**Data for processing**
**src/hw/rtl/assert_macros.svh**
```systemverilog
// ----------------------------------------------------------------------------
// assert_macros: shared concurrent assertion macros
// clocked on clk, disabled while rst_n is low
// ----------------------------------------------------------------------------
`ifndef ASSERT_MACROS_SVH
`define ASSERT_MACROS_SVH

// property holds at every clock edge out of reset
`define QEC_ASSERT(label, prop, msg) \
    label: assert property (@(posedge clk) disable iff (!rst_n) (prop)) \
        else $error(msg);

// condition implies a property at the next clock edge
`define QEC_ASSERT_NEXT(label, pre, post, msg) \
    label: assert property (@(posedge clk) disable iff (!rst_n) (pre) |=> (post)) \
        else $error(msg);

`endif

```
**src/hw/rtl/qec_pkg.sv**
```systemverilog
`timescale 1ns / 1ps
// ----------------------------------------------------------------------------
// qec_pkg
// shared widths, pipeline record types and helper functions for the
// quaternion to euler and curvature pipeline
// ----------------------------------------------------------------------------
package qec_pkg;

    localparam int CORDIC_STAGES_DEF = 16;
    localparam int ANG_LEN           = 32;

    localparam int VW        = 37;   // cordic x/y width
    localparam int ZW        = 34;   // cordic angle width, 2^31 = pi
    localparam int SW        = 30;   // clamped pitch argument
    localparam int SQ_STEPS  = 29;
    localparam int NW        = 2 * SQ_STEPS;
    localparam int RW        = 32;
    localparam int RTW       = SQ_STEPS;
    localparam int DIV_STEPS = 28;
    localparam int DW        = DIV_STEPS;
    localparam int DSW       = 16;
    localparam int AW        = 16;   // output angle width
    localparam int CW        = 24;   // curvature width

    localparam logic signed [ZW-1:0] ZPI = 34'sd2147483648;

    typedef struct packed {
        logic signed [VW-1:0] x;
        logic signed [VW-1:0] y;
        logic signed [ZW-1:0] z;
        logic                 zf;
    } cvec_t;

    typedef struct packed {
        logic [NW-1:0]        n;
        logic [RW-1:0]        rem;
        logic [RTW-1:0]       root;
        logic signed [SW-1:0] s;
    } sqrt_t;

    typedef struct packed {
        logic [DW-1:0]  dvd;
        logic [DSW-1:0] rem;
        logic [DW-1:0]  quo;
        logic [DSW-1:0] dsr;
        logic           neg;
        logic           zf;
    } div_t;

    function automatic logic signed [ZW-1:0] atan_tab(input int i);
        logic signed [ZW-1:0] r;
        begin
            unique case (i)
                0:  r = 34'sd536870912;
                1:  r = 34'sd316933406;
                2:  r = 34'sd167458907;
                3:  r = 34'sd85004756;
                4:  r = 34'sd42667331;
                5:  r = 34'sd21354465;
                6:  r = 34'sd10680862;
                7:  r = 34'sd5340245;
                8:  r = 34'sd2670163;
                9:  r = 34'sd1335087;
                10: r = 34'sd667544;
                11: r = 34'sd333772;
                12: r = 34'sd166886;
                13: r = 34'sd83443;
                14: r = 34'sd41722;
                15: r = 34'sd20861;
                16: r = 34'sd10430;
                17: r = 34'sd5215;
                18: r = 34'sd2608;
                19: r = 34'sd1304;
                20: r = 34'sd652;
                21: r = 34'sd326;
                22: r = 34'sd163;
                23: r = 34'sd81;
                24: r = 34'sd41;
                25: r = 34'sd20;
                26: r = 34'sd10;
                27: r = 34'sd5;
                28: r = 34'sd3;
                29: r = 34'sd1;
                30: r = 34'sd1;
                default: r = '0;
            endcase
            return r;
        end
    endfunction

    // fold left half plane into right half plane, start angle +-pi
    function automatic cvec_t cordic_pre(input logic signed [VW-1:0] ny,
                                         input logic signed [VW-1:0] dx);
        cvec_t v;
        begin
            v.zf = (ny == '0) && (dx == '0);
            v.x  = dx;
            v.y  = ny;
            v.z  = '0;
            if (dx < 0)
            begin
                v.x = -dx;
                v.y = -ny;
                v.z = (ny >= 0) ? ZPI : -ZPI;
            end
            return v;
        end
    endfunction

    // round to 16-bit fraction of pi with saturation
    function automatic logic signed [AW-1:0] angle_out(input logic signed [ZW-1:0] a,
                                                       input logic zf);
        logic signed [ZW:0]    t;
        logic signed [ZW-16:0] r;
        logic signed [AW-1:0]  o;
        begin
            t = (ZW+1)'(a) + (ZW+1)'(32768);
            r = t[ZW:16];
            if (zf)
                o = '0;
            else if (r > (ZW-15)'(32767))
                o = 16'sd32767;
            else if (r < -(ZW-15)'(32768))
                o = -16'sd32768;
            else
                o = AW'(r);
            return o;
        end
    endfunction

endpackage

```
**src/hw/rtl/qec_delay.sv**
```systemverilog
`timescale 1ns / 1ps
// ----------------------------------------------------------------------------
// qec_delay
// enabled shift line that aligns one lane with the longest lane
// ----------------------------------------------------------------------------
module qec_delay #(
    parameter int WIDTH = 16,
    parameter int DEPTH = 1
) (
    input  logic             clk,
    input  logic             en,
    input  logic [WIDTH-1:0] din,
    output logic [WIDTH-1:0] dout
);
    import qec_pkg::*;

    logic [WIDTH-1:0] pipe_reg [DEPTH];

    always_ff @(posedge clk)
    begin
        if (en)
        begin
            pipe_reg[0] <= din;
            for (int k = 1; k < DEPTH; k++)
                pipe_reg[k] <= pipe_reg[k-1];
        end
    end

    assign dout = pipe_reg[DEPTH-1];

endmodule
```
**config.mk**
```make
export PLATFORM = sky130hd
export DESIGN_NAME = qec_delay
export DESIGN_NICKNAME = d
export VERILOG_FILES = /design/src/hw/rtl/assert_macros.svh /design/src/hw/rtl/qec_pkg.sv /design/src/hw/rtl/qec_delay.sv
export SDC_FILE = /design/constraint.sdc
export NUM_CORES = 1
export LEC_CHECK = 0
export ABC_AREA = 1
export BUFFER_PORTS_ARGS = -buffer_cell sky130_fd_sc_hd__clkbuf_2
export CORE_MARGIN = 4
export CORE_UTILIZATION = 35
export CTS_BUF_LIST = sky130_fd_sc_hd__clkbuf_4 sky130_fd_sc_hd__clkbuf_8 sky130_fd_sc_hd__clkbuf_16
export CTS_CLUSTER_SIZE = 14
export DETAILED_ROUTE_END_ITERATION = 7
export PLACE_DENSITY_LB_ADDON = 0.2
export SYNTH_ARGS = -nofsm -noshare
export SYNTH_HDL_FRONTEND = slang
export SYNTH_SLANG_ARGS = --single-unit
export TNS_END_PERCENT = 50
```
**constraint.sdc**
```tcl
create_clock -name clk -period 0.8 [get_ports clk]
set_input_delay 0.04 -clock clk [delete_from_list [all_inputs] [get_ports clk]]
set_output_delay 0.04 -clock clk [all_outputs]
set_load 0.02 [all_outputs]
```
# [Word level (Yosys, flattened, before mapping)]
# Memories as Yosys holds them, arrays and structs flattened.
# Cells that the tools add are included.
[word_totals] reg_bits=0 ramBits=16 out_inout_bits=16 word_cells=3 memories=1
[memory_table] name="pipe_reg" depth=1 width=16 read_ports=1 rd_clocked_by_memory_dff=0 write_ports=1 line="qec_delay.sv:17" text="logic [WIDTH-1:0] pipe_reg [DEPTH];"
[op_classes] muxes=2
[op_table] operator="$mux W1" count=2

# [Depth between registers and ports, before layout]
# Gate-level depths: netlist of the first run.
[logic_depth] depth_word=2 mapped_depth=0 mapped_depth_nobuf=0

# [Worst setup path after synthesis of the first run]
# No wires, ideal clock.
[synth_path] kind="register to output" from="mem pipe_reg[0][0]" to="out dout[0]" arrival_time_ps=449 required_ps=760 path_slack_ps=311 stages_incl_launch_ff=1 n_path_buf=0 cell_sequence="edfxtp_1"
[synth_via] elab_chain_cells=1
[synth_rtl] element="start, declared" line="qec_delay.sv:17"
[synth_rtl] element="$mem_v2 Z1 W16"
[synth_rtl] element="end, declared" line="qec_delay.sv:13" text="output logic [WIDTH-1:0] dout"
# No other way between the ends.

# [Worst setup path after layout of the first run]
[layout_path] from="mem pipe_reg[0][9]" to="out dout[9]"
# The elaborated chain is that of the path after synthesis.

==> metrics.md, run 1 <==
| Metric | Value |
|---|---|
| Yosys cell types | 1 |
| Top cells by area, synth | edfxtp_1 100% |
| Syn avg cell area | approximately 30 um2 |
| Cell area after synthesis | slightly below 500 um2 |
| Area of the multi-input gates | 0 um2 |
| Layout Area Growth over Synthesis | 86.7% |
| Overall Global Routing Usage | 0.107 |
| Yosys top cell by area | edfxtp_1 |
| Largest net degree at the start of global routing | 10 |
| Setup-failing EPs final | 16 |
| Max Cap Viol | 0 |
| WL final | 948 um |
| H-tree depth | 1 |
| Crit. End Element | output port |
| Placed cells | 66 |
| Ant diodes | 0 |
| Die boundary height | 45.1 um |
| Initial antenna violation count | 0 |
| Drt wl/cell | between 10 and 15 um |
| Fin crit period | about 0.86 ns |
| #FFs+latches synth | 16 |
| CTS tree | built |
| Routability cong. | a little under 0.6 |
| Clk slew on worst S/H paths | roughly 0.09 ns |
| Global-route wire length before repair | 1.46 mm |
| Die width | about 45 um |
| DRT Pass-1 Iters | 3 |
| Critical Path, Cell by Cell | buf_2 |
| WP data required | 0.76 ns |
| Final hold violation count | 0 |
| RSZ-0062 raised after global routing | yes |
| Fmax | approximately 1200 MHz |
| CTS sink count | 16 |
| Root Buffer | clkbuf_4 |
| Buffers on Ports | 33 |
| CTS buffer count | 3 |
| Failing checks | negative setup slack |
| Via/cell ratio | just over 4 |
| Seq/Total Area, Yosys | 1.00 |
| Async set-reset flop share out of synthesis | 0 |
| Synthesized Nets | 34 |
| CP max stage delay | about 0.37 ns |
| Vias in the first global route | about 340 |
| YS warnings | 0 |
| Critical Path Source Type | flip-flop |
| Most common cell in the synthesized netlist | edfxtp_1 |
| Row count | 13 |
| Worst Max-Slew Pin Slew | between 0.1 and 0.15 ns |
| Commonest cells post-synth | 16 x edfxtp_1 |
| Core Area | 1300 um2 |
| Multi-input gate count | 0 |
| Slowest-stage cell, CP | edfxtp_1 |
| Fin. max-slew vios | 0 |
| Worst path bufs/invs | 1 |
| Max-slew headroom | 0.929 |
| Final core utilization | 0.689 |
| Synth top area share | 1.00 |
| Vias | between 300 and 400 |
| Outcome | finished, violations left |
| Setup bufs post-CTS | 0 |
| Finished Layout Cells | 86 |
| 1st-iter DRT viols | 1 |
| HP Class | in -> reg |
| Power Dens Cells | about 1900 nW/um2 |
| Final setup margin | -0.0594 ns |
| Leak | just under 0.4 nW |
| Gr ovfl total | 0 |
| Max IR drop VDD | ~0.0012 V |
| Die area | 2030 um2 |
| Final nets | 90 |
| Deepest clock path buffer count | 2 |
| Gate Count Post-Synth | 16 |
| Fin crit share | 1.07 |
| # fillers | roughly 100 |
| Number of flip-flops in the largest register | 16 |
| Initial Util | 0.369 |
| Post-route ant nets | 0 |
| Crit Path Max Fanout | 1 |
| Critical Path AT | between 0.8 and 0.9 ns |
| Share of cells above drive strength 1 | 0.535 |
| # DRC | 0 |
| Worst path top cell family by delay | flip-flops |
| Post-synth EDFFs | 16 |
| Main synth FF type | edfxtp_1 |
| I/O pin count | 34 |
| Setup CP Type | reg -> out |
| WHS | about 0.14 ns |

**Assignment**
Copy out each line of the data containing the string "label".

**Completed exercise**
`define QEC_ASSERT(label, prop, msg) \
    label: assert property (@(posedge clk) disable iff (!rst_n) (prop)) \
`define QEC_ASSERT_NEXT(label, pre, post, msg) \
    label: assert property (@(posedge clk) disable iff (!rst_n) (pre) |=> (post)) \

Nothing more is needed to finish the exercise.